麻苧
あさお
名詞
標準
hemp thread
文例 · 用例
よるべなき水素の川に、 ほとほとと麻苧うつ妻。
— 宮沢賢治 『文語詩稿 五十篇』 青空文庫
長い太い、雪駄を刺す時に使ふやうな雑巾針に麻苧を通して、お雪伯母が縁を縫つて呉れた雑巾に、絣のやうに十字形に縫ひ置くのであつたが、初の中は針がうまく使へなかつたり、縫目が曲つたりしたがだん/\上手になつた。
— 加能作次郎 『世の中へ』 青空文庫
○麻苧らを麻笥に多に績まずとも明日来せざめやいざせ小床に 〔巻十四・三四八四〕 東歌 麻苧の糸を娘が績んでいるのに対って男がいいかける趣の歌で、「ら」は添えたものである。
— 斎藤茂吉 『万葉秀歌』 青空文庫
一首は、麻苧をそんなに沢山|笥に紡がずとも、また明日が無いのではないから、さあ小床に行こう、というのである。
— 斎藤茂吉 『万葉秀歌』 青空文庫
しかるに内地で布帛あるいはその原料たる麻苧が紙の幣束に変ったと同じように、アイヌの方にもそれがついに形式的の削り掛けになってしまったものであると解せられる。

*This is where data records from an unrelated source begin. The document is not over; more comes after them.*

## src/rtl/coh_dir_pkg.sv

```systemverilog
package coh_dir_pkg;

    typedef enum logic [1:0] {
        DIR_U  = 2'd0,
        DIR_EM = 2'd1,
        DIR_S  = 2'd2
    } dir_state_e;

    typedef enum logic [1:0] {
        RQ_RD  = 2'd0,
        RQ_RDX = 2'd1,
        RQ_UPG = 2'd2,
        RQ_RSV = 2'd3
    } req_kind_e;

    typedef enum logic [1:0] {
        MS_DATA  = 2'd0,
        MS_GRANT = 2'd1,
        MS_INV   = 2'd2,
        MS_INTV  = 2'd3
    } msg_kind_e;

endpackage

```

## src/rtl/coh_dir_mem.sv

```systemverilog
module coh_dir_mem #(
    parameter int          BLOCKS   = 16,
    parameter int          DATA_W   = 32,
    parameter logic [31:0] MEM_SALT = 32'hC0DE0000
) (
    input  logic                      clk,
    input  logic                      rst_n,
    input  logic                      rd_en,
    input  logic [$clog2(BLOCKS)-1:0] rd_blk,
    output logic [DATA_W-1:0]         rd_data
);
    localparam int BLK_W = $clog2(BLOCKS);

    logic [DATA_W-1:0] data_d, data_q;

    function automatic logic [DATA_W-1:0] word_of(input logic [BLK_W-1:0] b);
        return DATA_W'(MEM_SALT) ^ DATA_W'(b);
    endfunction

    always_comb begin
        data_d = data_q;
        if (rd_en) data_d = word_of(rd_blk);
    end

    always_ff @(posedge clk) begin
        if (!rst_n) data_q <= '0;
        else        data_q <= data_d;
    end

    assign rd_data = data_q;
endmodule

```

## src/rtl/coh_dir_table.sv

```systemverilog
module coh_dir_table
    import coh_dir_pkg::*;
#(
    parameter int NODES  = 8,
    parameter int BLOCKS = 16
) (
    input  logic                      clk,
    input  logic                      rst_n,
    input  logic [$clog2(BLOCKS)-1:0] rd_blk,
    output dir_state_e                rd_st,
    output logic [NODES-1:0]          rd_vec,
    input  logic                      we,
    input  logic [$clog2(BLOCKS)-1:0] wr_blk,
    input  dir_state_e                wr_st,
    input  logic [NODES-1:0]          wr_vec
);
    dir_state_e       st_q  [BLOCKS];
    logic [NODES-1:0] vec_q [BLOCKS];

    for (genvar g = 0; g < BLOCKS; g++) begin : g_entry
        dir_state_e       st_d;
        logic [NODES-1:0] vec_d;

        always_comb begin
            st_d  = st_q[g];
            vec_d = vec_q[g];
            if (we && (wr_blk == $clog2(BLOCKS)'(g))) begin
                st_d  = wr_st;
                vec_d = wr_vec;
            end
        end

        always_ff @(posedge clk) begin
            if (!rst_n) begin
                st_q[g]  <= DIR_U;
                vec_q[g] <= '0;
            end else begin
                st_q[g]  <= st_d;
                vec_q[g] <= vec_d;
            end
        end
    end

    assign rd_st  = st_q[rd_blk];
    assign rd_vec = vec_q[rd_blk];
endmodule

```

## src/rtl/coh_dir_next.sv

```systemverilog
module coh_dir_next
    import coh_dir_pkg::*;
#(
    parameter int NODES = 8
) (
    input  dir_state_e               cur_st,
    input  logic [NODES-1:0]         cur_vec,
    input  req_kind_e                kind,
    input  logic [$clog2(NODES)-1:0] node,
    output dir_state_e               new_st,
    output logic [NODES-1:0]         new_vec,
    output logic                     fwd_en,
    output msg_kind_e                fwd_kind,
    output logic [NODES-1:0]         fwd_mask,
    output logic                     rsp_en,
    output msg_kind_e                rsp_kind
);
    logic [NODES-1:0] own, others;
    req_kind_e        eff;

    always_comb begin
        own    = NODES'(1) << node;
        others = cur_vec & ~own;
        eff    = kind;
        if (kind == RQ_RSV)                        eff = RQ_RD;
        else if (kind == RQ_UPG && cur_st != DIR_S) eff = RQ_RDX;

        new_st   = cur_st;
        new_vec  = cur_vec;
        fwd_en   = 1'b0;
        fwd_kind = MS_INV;
        fwd_mask = others;
        rsp_en   = 1'b0;
        rsp_kind = MS_DATA;

        case (cur_st)
            DIR_EM: begin
                fwd_en = |others;
                if (eff == RQ_RD) begin
                    fwd_kind = MS_INTV;
                    new_st   = DIR_S;
                    new_vec  = cur_vec | own;
                end else begin
                    new_vec  = own;
                end
            end
            DIR_S: begin
                rsp_en = 1'b1;
                if (eff == RQ_RD) begin
                    new_vec = cur_vec | own;
                end else begin
                    fwd_en  = |others;
                    new_st  = DIR_EM;
                    new_vec = own;
                    if (eff == RQ_UPG) rsp_kind = MS_GRANT;
                end
            end
            default: begin
                rsp_en  = 1'b1;
                new_st  = DIR_EM;
                new_vec = own;
            end
        endcase
    end
endmodule

```

## src/rtl/coh_dir_ctrl.sv

```systemverilog
module coh_dir_ctrl
    import coh_dir_pkg::*;
#(
    parameter int          NODES    = 8,
    parameter int          BLOCKS   = 16,
    parameter int          DATA_W   = 32,
    parameter logic [31:0] MEM_SALT = 32'hC0DE0000
) (
    input  logic                      clk,
    input  logic                      rst_n,
    input  logic                      req_valid,
    output logic                      req_ready,
    input  logic [1:0]                req_kind,
    input  logic [$clog2(NODES)-1:0]  req_node,
    input  logic [$clog2(BLOCKS)-1:0] req_blk,
    output logic                      msg_valid,
    input  logic                      msg_ready,
    output logic [1:0]                msg_kind,
    output logic [NODES-1:0]          msg_dest,
    output logic [$clog2(BLOCKS)-1:0] msg_blk,
    output logic [DATA_W-1:0]         msg_data
);
    localparam int BLK_W = $clog2(BLOCKS);

    typedef struct packed {
        logic             fwd_pend;
        msg_kind_e        fwd_kind;
        logic [NODES-1:0] fwd_mask;
        logic             rsp_pend;
        msg_kind_e        rsp_kind;
        logic [NODES-1:0] rsp_mask;
        logic [BLK_W-1:0] blk;
    } ctl_t;

    ctl_t ctl_d, ctl_q;

    logic              busy, accept, take;
    dir_state_e        tb_st, nx_st;
    logic [NODES-1:0]  tb_vec, nx_vec, nx_fwd_mask;
    logic              nx_fwd_en, nx_rsp_en;
    msg_kind_e         nx_fwd_kind, nx_rsp_kind;
    logic [DATA_W-1:0] mem_data;

    assign busy   = ctl_q.fwd_pend | ctl_q.rsp_pend;
    assign accept = req_valid & ~busy;
    assign take   = busy & msg_ready;

    coh_dir_table #(.NODES(NODES), .BLOCKS(BLOCKS)) u_table (
        .clk    (clk),
        .rst_n  (rst_n),
        .rd_blk (req_blk),
        .rd_st  (tb_st),
        .rd_vec (tb_vec),
        .we     (accept),
        .wr_blk (req_blk),
        .wr_st  (nx_st),
        .wr_vec (nx_vec)
    );

    coh_dir_next #(.NODES(NODES)) u_next (
        .cur_st   (tb_st),
        .cur_vec  (tb_vec),
        .kind     (req_kind_e'(req_kind)),
        .node     (req_node),
        .new_st   (nx_st),
        .new_vec  (nx_vec),
        .fwd_en   (nx_fwd_en),
        .fwd_kind (nx_fwd_kind),
        .fwd_mask (nx_fwd_mask),
        .rsp_en   (nx_rsp_en),
        .rsp_kind (nx_rsp_kind)
    );

    coh_dir_mem #(.BLOCKS(BLOCKS), .DATA_W(DATA_W), .MEM_SALT(MEM_SALT)) u_mem (
        .clk     (clk),
        .rst_n   (rst_n),
        .rd_en   (accept),
        .rd_blk  (req_blk),
        .rd_data (mem_data)
    );

    always_comb begin
        ctl_d = ctl_q;
        if (take) begin
            if (ctl_q.fwd_pend) ctl_d.fwd_pend = 1'b0;
            else                ctl_d.rsp_pend = 1'b0;
        end
        if (accept) begin
            ctl_d.fwd_pend = nx_fwd_en;
            ctl_d.fwd_kind = nx_fwd_kind;
            ctl_d.fwd_mask = nx_fwd_mask;
            ctl_d.rsp_pend = nx_rsp_en;
            ctl_d.rsp_kind = nx_rsp_kind;
            ctl_d.rsp_mask = NODES'(1) << req_node;
            ctl_d.blk      = req_blk;
        end
    end

    always_ff @(posedge clk) begin
        if (!rst_n) ctl_q <= '0;
        else        ctl_q <= ctl_d;
    end

    assign req_ready = ~busy;
    assign msg_valid = busy;
    assign msg_kind  = ctl_q.fwd_pend ? ctl_q.fwd_kind : ctl_q.rsp_kind;
    assign msg_dest  = ctl_q.fwd_pend ? ctl_q.fwd_mask : ctl_q.rsp_mask;
    assign msg_blk   = ctl_q.blk;
    assign msg_data  = (ctl_q.fwd_pend || ctl_q.rsp_kind != MS_DATA) ? '0 : mem_data;
endmodule

```

## config.mk

```make
export PLATFORM = sky130hd
export DESIGN_NAME = coh_dir_ctrl
export DESIGN_NICKNAME = d
export VERILOG_FILES = /design/src/rtl/coh_dir_pkg.sv /design/src/rtl/coh_dir_mem.sv /design/src/rtl/coh_dir_table.sv /design/src/rtl/coh_dir_next.sv /design/src/rtl/coh_dir_ctrl.sv
export SDC_FILE = /design/constraint.sdc
export NUM_CORES = 1
export LEC_CHECK = 0
export BUFFER_PORTS_ARGS = -buffer_cell sky130_fd_sc_hd__buf_2
export CORE_ASPECT_RATIO = 0.6
export CORE_MARGIN = 3
export CORE_UTILIZATION = 63
export CTS_CLUSTER_SIZE = 8
export DETAILED_ROUTE_END_ITERATION = 10
export PLACE_DENSITY = 0.83
export SETUP_SLACK_MARGIN = 0.15
export SLEW_MARGIN = 15
export SYNTH_ARGS = -nofsm -noshare
export SYNTH_HDL_FRONTEND = slang
export SYNTH_SLANG_ARGS = --single-unit
```

## constraint.sdc

```tcl
create_clock -name clk -period 9.2 [get_ports clk]
set_input_delay 0.46 -clock clk [delete_from_list [all_inputs] [get_ports clk]]
set_output_delay 0.46 -clock clk [all_outputs]
set_load 0.05 [all_outputs]
```

==> metrics.md <==
| Metric | Value |
|---|---|
| Hold Path Class | `input pin to register` |
| Skew-Pair Late Insertion Delay | `about 0.43 ns` |
| GR Util All Layers | `approximately 30%` |
| Area of the multi-input gates | `2949 um2` |
| Cell Rows | `32` |
| H-tree depth | `4` |
| Filler cells | `approximately 840` |
| Layout cell share with drive strength beyond 1 | `about a fifth` |
| Routed Antenna Nets | `0` |
| Gpl congestion | `0.8886` |
| Tmin final | `~3.8 ns` |
| Dpl cell area | `roughly 8900 um2` |
| Layout Utilization | `72.32%` |
| Drt total wl | `around 22000 um` |
| Design Area, Final | `~9500 um2` |
| Syn avg cell area | `12.17 um2` |
| Leak | `approximately 3.5 nW` |
| Setup_tns | `0 ns` |
| Die ar. | `15160 um2` |
| Maximum vdd drop | `0.0001465 V` |
| Initial core utilization | `between 60% and 70%` |
| WL per Instance | `approximately 24 um` |
| Netlist cell types | `46` |
| Die X | `roughly 160 um` |
| Number of I/O port buffers | `40` |
| Setup CP Type | `input pin to register` |
| CTS tree | `yes` |
| Vias in the first global route | `5723` |
| Dominant cell by count in the synthesized netlist | `nor2_1` |
| Remaining DRCs | `0` |
| Largest net degree at the start of global routing | `60` |
| Hold_buf cts | `0` |
| Chip height | `approximately 97 um` |
| Post-synthesis instance total | `708` |
| Startpoint Class | `input pin` |
| Fmax | `approximately 0.26 GHz` |
| First-pass iteration count of the detailed router | `6` |
| Final worst setup slack | `5.401 ns` |
| Layout Nets | `about 760` |
| Total CTS buffers | `17` |
| Post-synth ARST share | `0%` |
| Sequential share of the synthesized area | `roughly three fifths` |
| Share of Yosys cell area claimed by the top area cell type | `a little under three fifths` |
| Setup crit end kind | `register` |
| Reg2reg end | `u_table.vec_q[6][0]` |
| Fin Clk Skew | `between 0.008 and 0.009 ns` |
| Clock transition at path regs | `around 0.07 ns` |
| Post-synth top cells | `nor2_1 (190), edfxtp_1 (160), nand2_1 (52)` |
| Detail Placement HPWL | `14420 um` |
| CP required | `roughly 9.4 ns` |
| Max-Cap Viols | `0` |
| First-pass GRT wire length | `~33000 um` |
| Final Slew Violations | `0` |
| Initial DRC Count | `about 850` |
| Final Cycle Share | `between 40% and 50%` |
| Yosys top cell by area | `edfxtp_1` |
| Worst setup path end | `u_table.vec_q[1][7]` |
| #FFs+latches synth | `approximately 190` |
| Reg2reg start | `ctl_q[25]` |
| Slew @ Worst Pin | `roughly 1.2 ns` |
| Worst R2R Setup Slack | `around 5.7 ns` |
| Post-cts resize count | `0` |
| Final setup fails | `0` |
| Clk Tree Root Cell | `clkbuf_16` |
| GR Overflow Total | `0` |
| Worst R2R Path Depth | `5` |
| Pwr/cell area | `209.1 nW/um2` |
| Initial antenna violation count | `0` |
| CP max FO | `24` |
| Area delta synth->final | `9.920%` |
| Num ports | `61` |
| Crit path from | `req_blk[0]` |
| Register area | `roughly 5300 um2` |
| CP arrival | `3.95 ns` |
| RSZ-0062 raised after global routing | `no` |
| Synth area leaders | `edfxtp_1 (56%), nor2_1 (8.3%), mux4_2 (6.0%), dfxtp_1 (5.8%), mux2_2 (3.1%)` |
| Inserted Diodes | `0` |
| Total number of vias | `around 6000` |
| CTS Sinks | `185` |
| Clk buf depth | `2` |
| Placeable Area | `between 10000 and 15000 um2` |
| Setup Fix Bufs, Post-CTS | `0` |
| Yosys warning total | `0` |
| Post-synth EDFFs | `160` |
| Mapped Area | `8615 um2` |
| Rel. slew slack | `around 22%` |
| DP Worst Slack | `roughly 4.8 ns` |
| Ys flop type | `edfxtp_1` |
| Final Hold Viols | `0` |
| Vias per Instance | `approximately 6.5` |
| Outcome | `completed` |
## cells in the final DEF (no fill, tap or decap), types with 20 or more instances in the layout
| cell | instances |
|---|---|
| a21oi_1 | 22 |
| buf_2 | 40 |
| buf_4 | 24 |
| conb_1 | 20 |
| dfxtp_1 | 25 |
| edfxtp_1 | 160 |
| mux2_2 | 24 |
| mux2i_1 | 26 |
| mux4_2 | 23 |
| nand2_1 | 52 |
| nor2_1 | 190 |
| o21ai_0 | 20 |
## where the power goes
group          switching, W  leakage [nW]  internal, W
combinational      0.000200          1.38    0.0000734
clock              0.000333         0.298     0.000414
sequential        0.0000142          1.86     0.000945
## layout make-up
cell class / count / share of cell area, %
Clock inverter: 12 / 1.268
Tap cell: 170 / 2.246
Multi-Input combinational cell: 464 / 31.14
Timing Repair Buffer: 64 / 4.017
Clock buffer: 20 / 5.061
Sequential cell: 185 / 56.03
Inverter: 6 / 0.2378
## registers in the layout, indices dropped and copies added (netlist names)
| signal | count |
|---|---|
| u_table.vec_q | 128 |
| u_table.st_q | 32 |
| u_mem.rd_data | 1 |
| ctl_q | 21 |
| msg_blk | 3 |
## logic make-up (layout without fill, tap and decap cells)
logic type / after synthesis / in the layout / share of synthesized area, %
AND/OR/NAND/NOR: 286 / 286 / 13.81
flip-flops: 185 / 185 / 61.58
AO/OA/AOI/OAI: 78 / 78 / 5.708
buffers and inverters: 78 / 102 / 5.185
multiplexers: 76 / 76 / 13.09
adder cells (fa/ha/maj): 4 / 4 / 0.5810
other: 1 / 20 / 0.04353
## metal layers
metal / share of wire [%] / global-route usage, % / vias up
met5: 0 / 0 / -
met4: 2.0 / 8.813 / 0
met3: 15 / 9.613 / 59
met2: 46 / 44.15 / 471
met1: 37 / 42.10 / 2907
li1: - / - / 2546
## stage by stage
| stage | power [W] | std cells | hold slack [ns] |
|---|---|---|---|
| 6_report | 0.001980 | 921 | 0.3121 |
| 5_1_grt | 0.002029 | 921 | 0.3135 |
| 4_1_cts | 0.001972 | 921 | 0.3054 |
| 3_5_place_dp | 0.001239 | 889 | 0.4479 |
| 3_3_place_gp | 0.001228 | 889 | 0.4381 |
| 2_1_floorplan | 0.001180 | 727 | 0.4285 |
## critical path: stages
cell and delay [ns]:
buf_2 0.53, mux4_1 0.70, mux4_2 0.55, ha_1 0.47, nor2b_1 0.09, buf_4 0.20
a21oi_1 0.60, buf_4 0.28, nor2_1 0.06
## worst min-delay path by stage
stage | startpoint | endpoint | slack (ns) | cells past startpoint
5_1_grt | req_valid | ctl_q[14] | 0.31 | 3
2_1_floorplan | ctl_q[23] | ctl_q[23] | 0.43 | 2
6_report | req_valid | ctl_q[14] | 0.31 | 3
3_5_place_dp | ctl_q[8] | ctl_q[8] | 0.45 | 2
4_1_cts | req_valid | ctl_q[14] | 0.31 | 3
3_3_place_gp | ctl_q[23] | ctl_q[23] | 0.44 | 2
Note: power is estimated with default switching activity, not from simulation.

— 喜田貞吉 『オシラ神に関する二三の臆説』 青空文庫
同じく十五年には麻苧を仕入れている。
— 外村繁 『澪標』 青空文庫
今日に於てもアイヌ語でプサと云ふ語が存在して、麻苧のことを意味して居りますが、此の語は、アイヌが本來の語であるか、或は天富命に從うて、江戸灣、靜岡灣一帶の地に楮麻を植ゑた大和民族の言葉から借り用ひたものか、否やの問題に至りては暫らく後賢の研究を待つことにいたします。
— 榊亮三郎 『金剛智三藏と將軍米准那』 青空文庫
「あさおきする子はあの子です」「あさねぼする子はこの子です」すずめがしつてていひました。